Our findings that occupational therapy can improve outdoor mobility are novel, but they are compatible with existing evidence that supports the use of community rehabilitation services after stroke11 and targeted interventions from an occupational therapist.12
What is already known on this topic
The quality of life of many people after stroke is poor because they are housebound
What this study adds
A brief intervention by an occupational therapist improves outdoor mobility in community dwelling people after stroke
The intervention includes the provision of information, aids, and appliances, and approaches to overcoming fear
The intervention is likely to be feasible in many healthcare settings
Footnotes
We thank the participants, the primary care services who searched their records for people with stroke and sent letters on our behalf, Carol Coupland (lecturer in statistics) who provided statistical assistance, and Trent Focus, Primary Care Research network for promoting the research in the primary care setting.

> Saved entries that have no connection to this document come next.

Context: an optimization exercise on an open-source flow, tuned for small area and few clock cycles per item. The choices shown serve that exercise and are no tape-out recipe. RTL that was checked went through simulation tests only; none was proved equivalent to the original. Power figures rest on the tool's default switching activity, not on a simulated workload.

## stack_with_remove_by_value_unit
module stack_with_remove_by_value_unit #(
    parameter int unsigned DEPTH = stkrm_pkg::DEPTH_DEFAULT
) (
    input  logic                              aclk,
    input  logic                              aresetn,
    input  logic                              s_tvalid,
    output logic                              s_tready,
    input  logic [stkrm_pkg::S_TDATA_W-1:0]   s_tdata,
    output logic                              m_tvalid,
    input  logic                              m_tready,
    output logic [stkrm_pkg::M_TDATA_W-1:0]   m_tdata
);
For scale: about 1200 cells after synthesis, ~280 flip-flops, roughly 46 I/O pins, roughly 13000 µm² of cells after synthesis.
clock: 3.2 ns
lec_check: 0
cap_margin: 20
core_margin: 2
core_utilization: 40
gpl_timing_driven: 0
slew_margin: 20
synth_hierarchical: 1
synth_minimum_keep_size: 0
run.sh (not shown) runs the stock make flow with config.mk's settings and CLKGATE_MAP_FILE= SYNTH_SCRIPT=/design/flow/synth_recipe.tcl, a recipe that flattens the netlist after the stock synthesis.
The baseline reached the layout checks and failed them: setup timing.
Testbench counts at the start, summed over its fixed seeds: cycles 16,008, items 16,000.
Then changed:
CORE_UTILIZATION = 30   (was 40)
SETUP_SLACK_MARGIN = 0.08   (was not set)
After rerunning: The new run completed and failed the layout checks on setup timing; synthesized area is unchanged; flip-flop and latch count is unchanged; cell area came out lower by 0.52%; combinational power drops by about 2%; global-route usage falls by 5.0 points; synthesized cell count stays the same; first-iteration DRC count rises by 1.3%; sequential power stays flat.

== willow ==
stack_with_remove_by_value_unit, a different RTL version from the one above (not shown whole).
Size in the first run: about 1,200 cells after synthesis, ~280 flip-flops, roughly 46 I/O pins, ~0.013 sq mm of cells after synthesis.
export LEC_CHECK = 0
export CAP_MARGIN = 5
export CORE_MARGIN = 2
export CORE_UTILIZATION = 30
export CTS_CLUSTER_DIAMETER = 100
export CTS_CLUSTER_SIZE = 24
export GPL_TIMING_DRIVEN = 0
export SETUP_SLACK_MARGIN = -0.06
export SLEW_MARGIN = 5
export SYNTH_HIERARCHICAL = 1
export SYNTH_MINIMUM_KEEP_SIZE = 0
create_clock -name core_clock -period 3.2 [get_ports {aclk}]
standard.sh (not shown) runs the stock make flow with config.mk's settings and CLKGATE_MAP_FILE= SYNTH_SCRIPT=/design/flow/synth_recipe.tcl, a recipe that flattens the netlist after the stock synthesis.
==> flow/flow/run.sh <==
#!/bin/bash
# Own flow: the standard layout (standard.sh, unchanged synthesis and
# steps), except that the port buffers are plain buf_2 cells instead of the
# delay buffers buffer_ports picks by default. Every port still gets a buffer.
set -euo pipefail
export BUFFER_PORTS_ARGS="-buffer_cell sky130_fd_sc_hd__buf_2"
bash standard.sh finish > standard_flow.log 2>&1
Testbench counts of willow, summed over its fixed seeds: cycles 16,008, items 16,000.
Edits applied to the flow inputs when going from willow to raven:
--- a/flow/config.mk
+++ b/flow/config.mk
@@ -8 +8 @@
-export CAP_MARGIN = 5
+export CAP_MARGIN = 20
@@ -10,0 +11 @@
+export CTS_BUF_LIST = sky130_fd_sc_hd__clkbuf_8 sky130_fd_sc_hd__clkbuf_16
@@ -14,2 +15 @@
-export SETUP_SLACK_MARGIN = -0.06
-export SLEW_MARGIN = 5
+export SLEW_MARGIN = 20
Findings:
On number of setup buffers added after CTS, the higher figure sits with willow, not raven.
[compare] base=willow new=raven: count of cells resized by post-cts repair was more or less identical, combinational cell fraction of total power went up by 0.7 points, switching power total went up by 1.6%.
> inputs changed (raven -> zinc)
--- a/flow/config.mk
+++ b/flow/config.mk
@@ -8 +8 @@
-export CAP_MARGIN = 20
+export CAP_MARGIN = 5
@@ -10,2 +10 @@
-export CORE_UTILIZATION = 30
-export CTS_BUF_LIST = sky130_fd_sc_hd__clkbuf_8 sky130_fd_sc_hd__clkbuf_16
+export CORE_UTILIZATION = 50
@@ -15 +14 @@
-export SLEW_MARGIN = 20
+export SLEW_MARGIN = 5
## What came out
Looking at the reports, zinc completed the entire flow and the layout it produced met the timing, DRC and antenna checks.
In summary, raven completed successfully, with a layout that passed the timing, DRC and antenna checks.
Fraction of met1 tracks used by global routing up 13 points in zinc wrt raven
raven -> zinc: number of tap cells added at floorplan decreased by more than a quarter
The final reports for zinc and raven show total placed cells including tap cells lower in the former.
diff inputs: zinc => onyx
--- a/flow/config.mk
+++ b/flow/config.mk
@@ -10,3 +10,4 @@
-export CORE_UTILIZATION = 50
-export CTS_CLUSTER_DIAMETER = 100
-export CTS_CLUSTER_SIZE = 24
+export CORE_UTILIZATION = 30
+export CTS_BUF_LIST = sky130_fd_sc_hd__clkbuf_8
+export CTS_CLUSTER_DIAMETER = 70
+export CTS_CLUSTER_SIZE = 14
Results
- When onyx is set beside zinc, its total half-perimeter wirelength after legalization and detailed placement turns out to be 530 microns larger.
- On setup slack, onyx does better than zinc.
- Looking at onyx and zinc, the multi-input combinational cell count is a wash.

## trial 48
Starting RTL as in the previous note.
clock: 3.2 ns
lec_check: 0
cap_margin: 0
core_margin: 2
core_utilization: 30
cts_cluster_diameter: 100
cts_cluster_size: 24
gpl_timing_driven: 0
slew_margin: 0
synth_hierarchical: 1
synth_minimum_keep_size: 0
Scripts as last shown in full above: flow/flow/run.sh
Testbench counts of trial 48, summed over its fixed seeds: cycles 16,008, items 16,000.
Here is what was changed in the inputs of build 26 compared with trial 48.
Settings: SLEW_MARGIN now 20, was 0; CORE_UTILIZATION now 40, was 30; CAP_MARGIN now 20, was 0.
Findings:
- Build 26 ends up with lower count of clock-buffer cells in the layout than trial 48 does.
- Re cell area: build 26 is about 0.5% up on trial 48.
- Compared with trial 48, in build 26 flip-flop and latch count barely changed; die outline height dropped about 13%; length of the first detailed-routing pass in iterations climbed 1; smallest setup slack after layout dropped 41 ps.
- On fraction of area in registers, trial 48 and build 26 are neck and neck.
- Cmp trial 48 and build 26 / overall global routing resource usage / higher: build 26
- Xor/xnor share of the synthesized area: build 26 vs trial 48 identical
- On fraction of power spent switching nets, build 26 tracks trial 48 almost exactly.

build 63:
Starting RTL as in the previous note.
clock: 3.2 ns
lec_check: 0
cap_margin: 20
core_margin: 2
core_utilization: 30
gpl_timing_driven: 0
slew_margin: 20
synth_hierarchical: 1
synth_minimum_keep_size: 0
run.sh (not shown) runs the stock make flow with config.mk's settings and CLKGATE_MAP_FILE= SYNTH_SCRIPT=/design/flow/synth_recipe.tcl, a recipe that flattens the netlist after the stock synthesis.
Stock flow here: none of the scripts above is used.
Build 63 finished every step from synthesis to the final layout, and the layout passed the timing, DRC and antenna checks.
Testbench counts of build 63, summed over its fixed seeds: cycles 16,008, items 16,000.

Contributors PAL had the idea for the study, secured funding, obtained ethical approval, conducted and analysed the study, and contributed to writing the manuscript. JRFG advised over study design, supervised PAL, helped with analysis, and drafted the manuscript; he is guarantor. AA advised over study design, supervised PAL, advised over analysis, and contributed to the preparation of the manuscript. MFW advised over study design and analysis and contributed to the preparation of the manuscript. JD advised over study design, access to patients and recruitment, interpretation of findings, and preparation of the manuscript. LG advised over study design, analysis, interpretation, and preparation of the manuscript.
Funding The NHS research and development department funded the study through a National Primary Care Researcher Development Award to PAL.
Competing interests None declared.
Ethical approval Ethical approval was obtained from the Nottingham Queen's Medical Centre ethics committee (HC060001).